* Task directions
For every line in the entries that contains "bits", show the whole line.

Records contained in a dataset:
★ ★ ★ ★

## config.mk

```make
export PLATFORM = sky130hd
export DESIGN_NAME = ahb_busif_bridge
export DESIGN_NICKNAME = d
export VERILOG_FILES = /design/src/rtl/ahb_bridge_pkg.sv /design/src/rtl/ahb_busif_bridge.sv
export SDC_FILE = /design/constraint.sdc
export NUM_CORES = 1
export LEC_CHECK = 0
export CORE_MARGIN = 2
export CORE_UTILIZATION = 28
export DETAILED_ROUTE_END_ITERATION = 16
export PLACE_DENSITY = 0.82
export REMOVE_ABC_BUFFERS = 1
export SLEW_MARGIN = 10
export SYNTH_ARGS = -nofsm -noshare
export SYNTH_HDL_FRONTEND = slang
export SYNTH_SLANG_ARGS = --single-unit
```

## constraint.sdc

```tcl
create_clock -name clk_i -period 1.7 [get_ports clk_i]
set_input_delay 0.255 -clock clk_i [delete_from_list [all_inputs] [get_ports clk_i]]
set_output_delay 0.255 -clock clk_i [all_outputs]
set_load 0.01 [all_outputs]
```

## src/rtl/ahb_bridge_pkg.sv

```systemverilog
// Shared types and helpers for the AHB-Lite to flat peripheral bus bridge.
// FSM state encoding, HTRANS/HSIZE codes, byte-lane strobe and transfer error decode.
package ahb_bridge_pkg;

    typedef enum logic [1:0] {
        ST_IDLE = 2'd0,
        ST_DATA = 2'd1,
        ST_ERR1 = 2'd2,
        ST_ERR2 = 2'd3
    } state_e;

    localparam logic [1:0] HTRANS_IDLE   = 2'b00;
    localparam logic [1:0] HTRANS_BUSY   = 2'b01;
    localparam logic [1:0] HTRANS_NONSEQ = 2'b10;
    localparam logic [1:0] HTRANS_SEQ    = 2'b11;

    localparam logic [2:0] HSIZE_BYTE = 3'b000;
    localparam logic [2:0] HSIZE_HALF = 3'b001;
    localparam logic [2:0] HSIZE_WORD = 3'b010;

    function automatic logic [3:0] size_to_strobe(input logic [2:0] hsize, input logic [1:0] lane);
        logic [3:0] strb;
        case (hsize)
            HSIZE_BYTE: strb = 4'b0001 << lane;
            HSIZE_HALF: strb = 4'b0011 << {lane[1], 1'b0};
            default:    strb = 4'b1111;
        endcase
        return strb;
    endfunction

    // Addresses are passed zero-extended to 64 bits so the helper is width-agnostic.
    function automatic logic is_err(input logic [2:0] hsize, input logic [63:0] addr,
                                    input logic [63:0] range);
        logic err;
        err = 1'b0;
        if (hsize > HSIZE_WORD)                              err = 1'b1;
        if ((hsize == HSIZE_HALF) && addr[0])                err = 1'b1;
        if ((hsize == HSIZE_WORD) && (addr[1:0] != 2'b00))   err = 1'b1;
        if (addr >= range)                                   err = 1'b1;
        return err;
    endfunction

endpackage

```

## src/rtl/ahb_busif_bridge.sv

```systemverilog
// Pipelined AHB-Lite subordinate driving the flat peripheral request bus; strobe issued in the data phase.
// Peripheral stall becomes AHB wait states. AHB_BRIDGE_ERR_RESP_EN enables the two-cycle ERROR response.
module ahb_busif_bridge
    import ahb_bridge_pkg::*;
#(
    parameter int                    ADDR_WIDTH = 32,
    parameter logic [ADDR_WIDTH-1:0] ADDR_RANGE = 'h100
) (
    input  logic                  clk_i,
    input  logic                  n_rst_i,
    input  logic                  hsel_i,
    input  logic [ADDR_WIDTH-1:0] haddr_i,
    input  logic                  hwrite_i,
    input  logic [1:0]            htrans_i,
    input  logic [2:0]            hsize_i,
    input  logic [31:0]           hwdata_i,
    input  logic                  hready_i,
    output logic [31:0]           hrdata_o,
    output logic                  hreadyout_o,
    output logic                  hresp_o,
    output logic [ADDR_WIDTH-1:0] busif_addr_o,
    output logic                  busif_wen_o,
    output logic                  busif_ren_o,
    output logic [31:0]           busif_wdata_o,
    output logic [3:0]            busif_strobe_o,
    input  logic [31:0]           busif_rdata_i,
    input  logic                  busif_stall_i
);

    state_e                r_state;
    state_e                w_next_state;
    logic [ADDR_WIDTH-1:0] r_addr;
    logic                  r_write;
    logic [3:0]            r_strobe;

    logic                  w_accept;
    logic                  w_err;
    logic                  w_load;
    logic [3:0]            w_strobe;
    state_e                w_err_state;

    assign w_accept = hsel_i & hready_i &
                      ((htrans_i == HTRANS_NONSEQ) || (htrans_i == HTRANS_SEQ));
    assign w_err    = is_err(hsize_i, 64'(haddr_i), 64'(ADDR_RANGE));
    assign w_strobe = size_to_strobe(hsize_i, haddr_i[1:0]);

`ifdef AHB_BRIDGE_ERR_RESP_EN
    assign w_err_state = ST_ERR1;
`else
    // Without the ERROR response, a bad transfer takes a single OKAY drop cycle in ERR2.
    assign w_err_state = ST_ERR2;
`endif

    assign busif_addr_o = r_addr;

    always_ff @(posedge clk_i or negedge n_rst_i) begin
        if (!n_rst_i) begin
            r_state <= ST_IDLE;
        end else begin
            r_state <= w_next_state;
        end
    end

    always_ff @(posedge clk_i or negedge n_rst_i) begin
        if (!n_rst_i) begin
            r_addr   <= '0;
            r_write  <= 1'b0;
            r_strobe <= 4'b0000;
        end else if (w_load) begin
            r_addr   <= haddr_i;
            r_write  <= hwrite_i;
            r_strobe <= w_strobe;
        end
    end

    always_comb begin
        w_next_state   = r_state;
        w_load         = 1'b0;
        hreadyout_o    = 1'b1;
        hresp_o        = 1'b0;
        hrdata_o       = 32'h0;
        busif_wen_o    = 1'b0;
        busif_ren_o    = 1'b0;
        busif_wdata_o  = 32'h0;
        busif_strobe_o = 4'b0000;
        case (r_state)
            ST_IDLE, ST_ERR2: begin
`ifdef AHB_BRIDGE_ERR_RESP_EN
                hresp_o = (r_state == ST_ERR2);
`endif
                if (w_accept) begin
                    w_load       = 1'b1;
                    w_next_state = w_err ? w_err_state : ST_DATA;
                end else begin
                    w_next_state = ST_IDLE;
                end
            end
            ST_DATA: begin
                busif_wen_o    = r_write;
                busif_ren_o    = !r_write;
                busif_strobe_o = r_strobe;
                busif_wdata_o  = hwdata_i;
                hrdata_o       = busif_rdata_i;
                hreadyout_o    = !busif_stall_i;
                // Completing cycle doubles as the next address phase: zero-bubble pipelining.
                if (!busif_stall_i) begin
                    if (w_accept) begin
                        w_load       = 1'b1;
                        w_next_state = w_err ? w_err_state : ST_DATA;
                    end else begin
                        w_next_state = ST_IDLE;
                    end
                end
            end
            ST_ERR1: begin
                hreadyout_o  = 1'b0;
`ifdef AHB_BRIDGE_ERR_RESP_EN
                hresp_o      = 1'b1;
`endif
                w_next_state = ST_ERR2;
            end
            default: w_next_state = ST_IDLE;
        endcase
    end

endmodule

```

==> metrics.md, run 1 <==
| Metric | Value |
|---|---|
| Status | finished with violations |
| Violated checks | negative setup slack |
| Number of cells on the worst reg-to-reg path | 7 |
| Total global routing overflow | 0 |
| Global placer's final weighted congestion | 0.715 |
| Diodes inserted | 0 |
| Basic-gate share of the synthesized area counting and, or, nand and nor cells | a little under a quarter |
| Fill cells | roughly 600 |
| Global Route met3 Usage | under 10% |
| Root buffer cell | sky130_fd_sc_hd__clkbuf_8 |
| Largest family of logic cells by synthesized area | multiplexers |
| Design internal power | between 0.005 and 0.006 W |
| Average cell area after synthesis | between 10 and 15 sq um |
| Sequential share of power | a little over a fifth |
| Min-Delay Path Class | in2async |
| Final Setup Violations | 75 |
| Static leakage | 2.41 nW |
| Die H | ~94 um |
| Arr. time, crit path | ~2000 ps |
| RSZ-0062 raised after global routing | true |
| First-pass GRT wire length | roughly 14,000 um |
| DRT iter0 DRCs | 35 |
| Relative contribution of the clock network to total power | under 10% |
| Overall global routing resource usage | 20.2% |
| Max FO, Critical Path | 6 |
| Core Area | between 7000 and 8000 sq um |
| Smallest setup slack after layout | -124 ps |
| Minimum clock period | ~1800 ps |
| Power density of the placed cells | around 1500 nW/um^2 |
| Routed wire length | about 9800 um |
| Met1 usage | 20.6% |
| Number of warnings reported in the yosys synthesis log | 0 |
| CTS tree | done |
| Final hold violation count | 0 |
| Number of synthesized register bits | 39 |
| Antenna violations before repair | 0 |
| GR Layer Usage met2 | 39.9% |
| Via count of the first global-routing pass | roughly 2,500 |
| Worst-skew pair later-pin latency | a little under 300 ps |
| Post-placement cell count | 500 |
| Final critical-path share of the clock period | 107% |
| Maximum clock frequency | approximately 550 MHz |
| Post-route insts no fill | around 530 |
| Combinational fraction of design power | 68.9% |
| Net load switching power | approximately 0.0025 W |
| Clock input transition at the sequential cells of the worst setup and hold paths | approximately 80 ps |
| Dpl cell area | 4490 sq um |
| Site row count | 32 |
| Total CTS buffers | 5 |
| Capturing element type of the critical path | flop |
| ANT nets after route | 0 |
| Portion of synthesized cell area occupied by the leading cell type | between 40 and 50% |
| Max clock buf depth | 2 |
| Dominant cells by area after synthesis | sky130_fd_sc_hd__dfrtp_1 (43%), sky130_fd_sc_hd__mux2_4 (20%), sky130_fd_sc_hd__and2_1 (19%), sky130_fd_sc_hd__mux2_2 (3.5%), sky130_fd_sc_hd__buf_12 (2.7%) |
| Unique masters post-synth | 27 |
| Post-DR wirelength/cell | ~19 um |
| Count of vias placed by the detailed router | 2,363 |
| Total number of clock tree sinks | 39 |
| Hold_ws | 437 ps |
| Worst vdd ir | between 0.0008 and 0.0009 V |
| Die W | roughly 94 um |
| Largest net degree at the start of global routing | 22 |
| Number of I/O pins | ~210 |
| Cell taking the most area after synthesis | sky130_fd_sc_hd__dfrtp_1 |
| Final Max Slew Viols | 0 |
| Sequential-to-total area share from yosys stat | about 43% |
| Critical path start-end classification | reg2reg |
| Remaining routing DRC violations | 0 |
| Synth Area in Adders | between 1 and 1.5% |
| Final clock skew | slightly below 6 ps |
| Total iterations of the first detailed-routing run | 4 |
| Post-layout nets | ~530 |
| Worst endpoint required time | about 1900 ps |
| Cell count after synthesis | approximately 190 |
| Starting Density | 29.1% |
| Multiplexer area fraction after synthesis | between 20% and 30% |
| Share of the synthesized area in compound gates (AO/OA/AOI/OAI) | under 10% |
| Area of the die | between 8000 and 9000 sq um |
| Switching Fraction | a little under a third |
| Port Buf Inserts | roughly 210 |
| Type of element launching the critical path | flop |
| Hpwl dp | 7060 um |
| CTS H-tree lvls | 2 |
| Area growth from synthesis to layout | 129% |
| Max-capacitance violation count | 0 |
| Sum of negative setup slack | -4910 ps |
| Fraction of final layout cells sized beyond drive strength 1 | between 40 and 50% |
| XOR/XNOR share of the synthesized area | 0% |
| Final Cell Area | a little over 5000 sq um |
| GR peak layer | met2 |
| Post-synthesis cell area | between 2000 and 2500 sq um |
| DR vias/cell | roughly 4.5 |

★ ★ ★ ★

* Answer
    // Addresses are passed zero-extended to 64 bits so the helper is width-agnostic.
| Number of synthesized register bits | 39 |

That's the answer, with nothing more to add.